Every record that follows should appear again in your answer, exactly the same.

BEGIN Input data

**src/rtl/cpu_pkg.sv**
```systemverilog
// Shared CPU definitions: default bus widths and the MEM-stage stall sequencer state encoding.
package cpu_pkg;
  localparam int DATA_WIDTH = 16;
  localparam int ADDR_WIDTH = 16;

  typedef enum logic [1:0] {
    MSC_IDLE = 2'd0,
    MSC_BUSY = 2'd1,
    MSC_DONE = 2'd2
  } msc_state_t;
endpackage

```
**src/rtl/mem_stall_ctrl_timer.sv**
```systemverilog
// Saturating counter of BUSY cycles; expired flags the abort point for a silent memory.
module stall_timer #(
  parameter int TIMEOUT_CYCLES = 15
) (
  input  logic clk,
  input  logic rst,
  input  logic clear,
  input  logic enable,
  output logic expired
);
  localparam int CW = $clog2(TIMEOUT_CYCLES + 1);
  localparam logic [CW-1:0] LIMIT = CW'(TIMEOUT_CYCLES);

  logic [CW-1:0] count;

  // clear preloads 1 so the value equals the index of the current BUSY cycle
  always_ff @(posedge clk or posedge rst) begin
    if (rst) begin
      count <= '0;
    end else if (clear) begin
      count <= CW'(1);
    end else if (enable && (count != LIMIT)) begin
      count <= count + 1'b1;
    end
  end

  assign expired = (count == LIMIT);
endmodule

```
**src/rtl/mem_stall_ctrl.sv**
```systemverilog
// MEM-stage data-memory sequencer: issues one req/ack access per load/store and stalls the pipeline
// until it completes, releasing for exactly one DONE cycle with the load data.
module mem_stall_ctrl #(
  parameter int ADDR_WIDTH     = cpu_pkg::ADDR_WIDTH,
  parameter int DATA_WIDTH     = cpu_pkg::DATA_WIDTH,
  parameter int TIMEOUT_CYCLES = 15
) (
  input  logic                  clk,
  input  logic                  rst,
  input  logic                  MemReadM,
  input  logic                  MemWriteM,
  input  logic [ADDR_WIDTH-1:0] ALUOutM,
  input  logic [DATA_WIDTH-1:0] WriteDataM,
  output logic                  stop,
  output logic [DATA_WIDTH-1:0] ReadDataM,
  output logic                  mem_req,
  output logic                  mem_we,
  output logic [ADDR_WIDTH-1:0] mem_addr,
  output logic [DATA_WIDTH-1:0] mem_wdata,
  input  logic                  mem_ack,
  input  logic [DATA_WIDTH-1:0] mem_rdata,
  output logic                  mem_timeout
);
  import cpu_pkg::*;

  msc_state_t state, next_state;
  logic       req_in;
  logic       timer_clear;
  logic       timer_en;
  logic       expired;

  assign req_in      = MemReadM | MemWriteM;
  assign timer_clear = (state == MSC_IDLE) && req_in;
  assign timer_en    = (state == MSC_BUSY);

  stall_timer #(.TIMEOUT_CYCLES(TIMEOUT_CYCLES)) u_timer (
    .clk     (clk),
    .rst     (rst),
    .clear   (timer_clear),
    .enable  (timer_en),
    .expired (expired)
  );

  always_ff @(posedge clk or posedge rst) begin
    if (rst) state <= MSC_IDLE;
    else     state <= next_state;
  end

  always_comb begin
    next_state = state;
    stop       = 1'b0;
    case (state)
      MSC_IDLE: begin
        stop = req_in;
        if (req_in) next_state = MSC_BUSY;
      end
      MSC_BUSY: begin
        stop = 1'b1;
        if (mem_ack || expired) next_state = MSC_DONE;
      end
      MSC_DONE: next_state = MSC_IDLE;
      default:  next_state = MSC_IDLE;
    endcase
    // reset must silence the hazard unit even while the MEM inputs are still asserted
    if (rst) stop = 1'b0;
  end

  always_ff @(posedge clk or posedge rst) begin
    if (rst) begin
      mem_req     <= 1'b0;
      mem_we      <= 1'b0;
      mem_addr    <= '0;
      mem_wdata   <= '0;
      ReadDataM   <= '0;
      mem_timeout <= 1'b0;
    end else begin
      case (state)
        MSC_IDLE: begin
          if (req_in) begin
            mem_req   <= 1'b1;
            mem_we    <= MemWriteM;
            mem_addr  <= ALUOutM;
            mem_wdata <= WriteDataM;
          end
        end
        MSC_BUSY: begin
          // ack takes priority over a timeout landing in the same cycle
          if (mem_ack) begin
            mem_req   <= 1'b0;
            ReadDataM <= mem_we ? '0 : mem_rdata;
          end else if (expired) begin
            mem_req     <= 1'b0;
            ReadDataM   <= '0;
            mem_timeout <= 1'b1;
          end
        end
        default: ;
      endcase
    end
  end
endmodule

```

END Input data

Response below →
**src/rtl/cpu_pkg.sv**
```systemverilog
// Shared CPU definitions: default bus widths and the MEM-stage stall sequencer state encoding.
package cpu_pkg;
  localparam int DATA_WIDTH = 16;
  localparam int ADDR_WIDTH = 16;

  typedef enum logic [1:0] {
    MSC_IDLE = 2'd0,
    MSC_BUSY = 2'd1,
    MSC_DONE = 2'd2
  } msc_state_t;
endpackage

```
**src/rtl/mem_stall_ctrl_timer.sv**
```systemverilog
// Saturating counter of BUSY cycles; expired flags the abort point for a silent memory.
module stall_timer #(
  parameter int TIMEOUT_CYCLES = 15
) (
  input  logic clk,
  input  logic rst,
  input  logic clear,
  input  logic enable,
  output logic expired
);
  localparam int CW = $clog2(TIMEOUT_CYCLES + 1);
  localparam logic [CW-1:0] LIMIT = CW'(TIMEOUT_CYCLES);

  logic [CW-1:0] count;

  // clear preloads 1 so the value equals the index of the current BUSY cycle
  always_ff @(posedge clk or posedge rst) begin
    if (rst) begin
      count <= '0;
    end else if (clear) begin
      count <= CW'(1);
    end else if (enable && (count != LIMIT)) begin
      count <= count + 1'b1;
    end
  end

  assign expired = (count == LIMIT);
endmodule

```
**src/rtl/mem_stall_ctrl.sv**
```systemverilog
// MEM-stage data-memory sequencer: issues one req/ack access per load/store and stalls the pipeline
// until it completes, releasing for exactly one DONE cycle with the load data.
module mem_stall_ctrl #(
  parameter int ADDR_WIDTH     = cpu_pkg::ADDR_WIDTH,
  parameter int DATA_WIDTH     = cpu_pkg::DATA_WIDTH,
  parameter int TIMEOUT_CYCLES = 15
) (
  input  logic                  clk,
  input  logic                  rst,
  input  logic                  MemReadM,
  input  logic                  MemWriteM,
  input  logic [ADDR_WIDTH-1:0] ALUOutM,
  input  logic [DATA_WIDTH-1:0] WriteDataM,
  output logic                  stop,
  output logic [DATA_WIDTH-1:0] ReadDataM,
  output logic                  mem_req,
  output logic                  mem_we,
  output logic [ADDR_WIDTH-1:0] mem_addr,
  output logic [DATA_WIDTH-1:0] mem_wdata,
  input  logic                  mem_ack,
  input  logic [DATA_WIDTH-1:0] mem_rdata,
  output logic                  mem_timeout
);
  import cpu_pkg::*;

  msc_state_t state, next_state;
  logic       req_in;
  logic       timer_clear;
  logic       timer_en;
  logic       expired;

  assign req_in      = MemReadM | MemWriteM;
  assign timer_clear = (state == MSC_IDLE) && req_in;
  assign timer_en    = (state == MSC_BUSY);

  stall_timer #(.TIMEOUT_CYCLES(TIMEOUT_CYCLES)) u_timer (
    .clk     (clk),
    .rst     (rst),
    .clear   (timer_clear),
    .enable  (timer_en),
    .expired (expired)
  );

  always_ff @(posedge clk or posedge rst) begin
    if (rst) state <= MSC_IDLE;
    else     state <= next_state;
  end

  always_comb begin
    next_state = state;
    stop       = 1'b0;
    case (state)
      MSC_IDLE: begin
        stop = req_in;
        if (req_in) next_state = MSC_BUSY;
      end
      MSC_BUSY: begin
        stop = 1'b1;
        if (mem_ack || expired) next_state = MSC_DONE;
      end
      MSC_DONE: next_state = MSC_IDLE;
      default:  next_state = MSC_IDLE;
    endcase
    // reset must silence the hazard unit even while the MEM inputs are still asserted
    if (rst) stop = 1'b0;
  end

  always_ff @(posedge clk or posedge rst) begin
    if (rst) begin
      mem_req     <= 1'b0;
      mem_we      <= 1'b0;
      mem_addr    <= '0;
      mem_wdata   <= '0;
      ReadDataM   <= '0;
      mem_timeout <= 1'b0;
    end else begin
      case (state)
        MSC_IDLE: begin
          if (req_in) begin
            mem_req   <= 1'b1;
            mem_we    <= MemWriteM;
            mem_addr  <= ALUOutM;
            mem_wdata <= WriteDataM;
          end
        end
        MSC_BUSY: begin
          // ack takes priority over a timeout landing in the same cycle
          if (mem_ack) begin
            mem_req   <= 1'b0;
            ReadDataM <= mem_we ? '0 : mem_rdata;
          end else if (expired) begin
            mem_req     <= 1'b0;
            ReadDataM   <= '0;
            mem_timeout <= 1'b1;
          end
        end
        default: ;
      endcase
    end
  end
endmodule

```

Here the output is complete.